Mackinac Island has many cultural events. One event is an annual display of American art from the Masco collection of 19th-century works at the Grand Hotel. Five art galleries operate on the island.

Since 1949, the island’s residents have celebrated the island’s native lilacs with an annual spring 10-day festival. The festival ends with a parade of horse-drawn vehicles. This parade has been recognized as a local legacy event by the Library of Congress.

The July 20, 2019, Port Huron to Mackinac Boat Race was the 95th such annual event. It included 202 sailboats in a 204-nautical-mile race from Port Huron to the island. The race has continued over the years despite wars and economic depressions. A similar sailboat race from Chicago to the island, most recently held on July 22 to 25, 2023, was the 114th event in the Chicago Yacht Club Race to Mackinac. It included 266 sailboats competing.

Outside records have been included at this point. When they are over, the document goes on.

File: config.mk
export PLATFORM = sky130hd
export DESIGN_NAME = ama_riscv_store_shift_mask_flat
export DESIGN_NICKNAME = d
export VERILOG_FILES = /design/src/rtl/ama_riscv_store_shift_mask_pkg.sv /design/src/rtl/ama_riscv_store_shift_mask_if.sv /design/src/rtl/ama_riscv_store_lane_gen.sv /design/src/rtl/ama_riscv_store_shift_mask.sv /design/src/flat_wrapper.sv
export SDC_FILE = /design/constraint.sdc
export NUM_CORES = 1
export LEC_CHECK = 0
export CAP_MARGIN = 15
export CORE_UTILIZATION = 42
export DETAILED_ROUTE_END_ITERATION = 10
export PLACE_DENSITY = 0.87
export SLEW_MARGIN = 10
export SYNTH_ARGS = -nofsm -noshare
export SYNTH_HDL_FRONTEND = slang
export SYNTH_SLANG_ARGS = --single-unit
File: constraint.sdc
create_clock -name clk -period 2.3 [get_ports clk]
set_input_delay 0.345 -clock clk [delete_from_list [all_inputs] [get_ports clk]]
set_output_delay 0.345 -clock clk [all_outputs]
set_load 0.02 [all_outputs]
File: src/rtl/ama_riscv_store_shift_mask_pkg.sv
// Shared store/load-path definitions: access width encodings, byte-offset
// constants, the store FSM state enum and small alignment/mask helpers.
package ama_riscv_store_shift_mask_pkg;

  localparam int OFFSET_W = 2;
  localparam logic [OFFSET_W-1:0] OFFSET_0 = 2'd0;
  localparam logic [OFFSET_W-1:0] OFFSET_3 = 2'd3;

  typedef enum logic [1:0] {
    BYTE = 2'd0,
    HALF = 2'd1,
    WORD = 2'd2,
    RSVD = 2'd3
  } store_width_t;

  typedef enum logic [1:0] {
    IDLE  = 2'd0,
    BEAT0 = 2'd1,
    BEAT1 = 2'd2
  } store_state_t;

  // A half crossing into the next word, or any word not on a word boundary.
  function automatic logic is_unaligned(input store_width_t width,
                                        input logic [OFFSET_W-1:0] offset);
    logic res;
    case (width)
      HALF:    res = (offset == OFFSET_3);
      WORD:    res = (offset != OFFSET_0);
      default: res = 1'b0;
    endcase
    return res;
  endfunction

  function automatic logic [3:0] base_mask(input store_width_t width);
    logic [3:0] res;
    case (width)
      BYTE:    res = 4'b0001;
      HALF:    res = 4'b0011;
      WORD:    res = 4'b1111;
      default: res = 4'b0000;
    endcase
    return res;
  endfunction

endpackage

File: src/rtl/ama_riscv_store_shift_mask_if.sv
// Data-memory write request bus between the store unit (master) and memory (slave).
interface ama_riscv_store_shift_mask_if;
  logic        dmem_valid;
  logic        dmem_ready;
  logic [29:0] dmem_addr;
  logic [31:0] dmem_wdata;
  logic [3:0]  dmem_we;

  modport master (output dmem_valid, output dmem_addr, output dmem_wdata,
                  output dmem_we, input dmem_ready);
  modport slave  (input dmem_valid, input dmem_addr, input dmem_wdata,
                  input dmem_we, output dmem_ready);
endinterface
[config.mk]
export PLATFORM = sky130hd
export DESIGN_NAME = fifo_wptr_full
export DESIGN_NICKNAME = d
export VERILOG_FILES = /design/src/rtl/fifo_wptr_full_pkg.sv /design/src/rtl/fifo_sync2.sv /design/src/rtl/fifo_wptr_full.sv
export SDC_FILE = /design/constraint.sdc
export NUM_CORES = 1
export LEC_CHECK = 0
export CORE_MARGIN = 4
export CORE_UTILIZATION = 49
export CTS_CLUSTER_SIZE = 40
export DETAILED_ROUTE_END_ITERATION = 8
export GPL_TIMING_DRIVEN = 0
export MAX_ROUTING_LAYER = met4
export PLACE_DENSITY = 0.79
export RECOVER_POWER = 25
export REMOVE_ABC_BUFFERS = 1
export SLEW_MARGIN = 40
export SYNTH_ARGS = -nofsm -noshare
export SYNTH_HDL_FRONTEND = slang
export SYNTH_SLANG_ARGS = --single-unit
[constraint.sdc]
create_clock -name wclk -period 3 [get_ports wclk]
set_clock_uncertainty 0.2 [all_clocks]
set_input_delay 0.6 -clock wclk [delete_from_list [all_inputs] [get_ports wclk]]
set_output_delay 0.6 -clock wclk [all_outputs]
set_load 0.005 [all_outputs]
[src/rtl/fifo_wptr_full_pkg.sv]
// Shared definitions for the async FIFO pointer logic: Gray conversions and depth.
package fifo_wptr_full_pkg;

    localparam int unsigned FIFO_ABITS = 10;
    localparam int unsigned FIFO_DEPTH = 2 ** FIFO_ABITS;

    // Binary to Gray; zero-extended inputs of any width up to 32 bits convert correctly.
    function automatic logic [31:0] bin2gray(input logic [31:0] b);
        return b ^ (b >> 1);
    endfunction

    // Gray to binary via prefix XOR; zero-extended inputs of any width up to 32 bits.
    function automatic logic [31:0] gray2bin(input logic [31:0] g);
        logic [31:0] b;
        b = g;
        b = b ^ (b >> 1);
        b = b ^ (b >> 2);
        b = b ^ (b >> 4);
        b = b ^ (b >> 8);
        b = b ^ (b >> 16);
        return b;
    endfunction

endpackage

[src/rtl/fifo_sync2.sv]
// Two-flop synchronizer for multi-bit Gray-coded pointers crossing clock domains.
module fifo_sync2 #(
    parameter int unsigned W = 11
) (
    input  logic         clk,
    input  logic         rst,
    input  logic [W-1:0] d,
    output logic [W-1:0] q
);

    logic [W-1:0] q1;

    // Two-stage capture; only the second stage is consumed downstream.
    always_ff @(posedge clk or posedge rst) begin
        if (rst) begin
            q1 <= '0;
            q  <= '0;
        end else begin
            q1 <= d;
            q  <= q1;
        end
    end

endmodule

Mackinac Island is a destination for many regionally and nationally proclaimed conferences, including the Mackinac Policy Conference.

Another special event on Mackinac Island is the Mackinac Island Fudge Festival, which takes place in August. Phil Porter wrote a book called "Fudge: Mackinac's Sweet Souvenir," which explains how fudge became a popular treat on the island. After the fur trade, the island became a summer vacation spot. Visitors began to associate sweets with the island. This started when Native Americans collected maple sugar, but in the 1800s, the Murdick family created the first real candy store. During the first half of the 20th century, sugar was limited due to the Great Depression and wars. Fudge shops on the island had little business, but the Murdick family used fans to spread the scent of their fudge to attract customers. Later, major interstates made Mackinac Island well known. Visitors became known as "fudgies" because they traveled to the island for its famous fudge. Although fudge was not invented on the island, it is a popular treat that people travel from all over to enjoy.

Epona, the Gallo-Roman Horse Goddess, is celebrated each June on Mackinac Island with stable tours, a blessing of the animals, and the Epona and Barkus Parade. Mackinac Island does not allow personal automobiles. Horses are the main way to travel, so celebrating Epona has special meaning on the island. The "Feast of Epona" includes a local churchman blessing horses and other animals.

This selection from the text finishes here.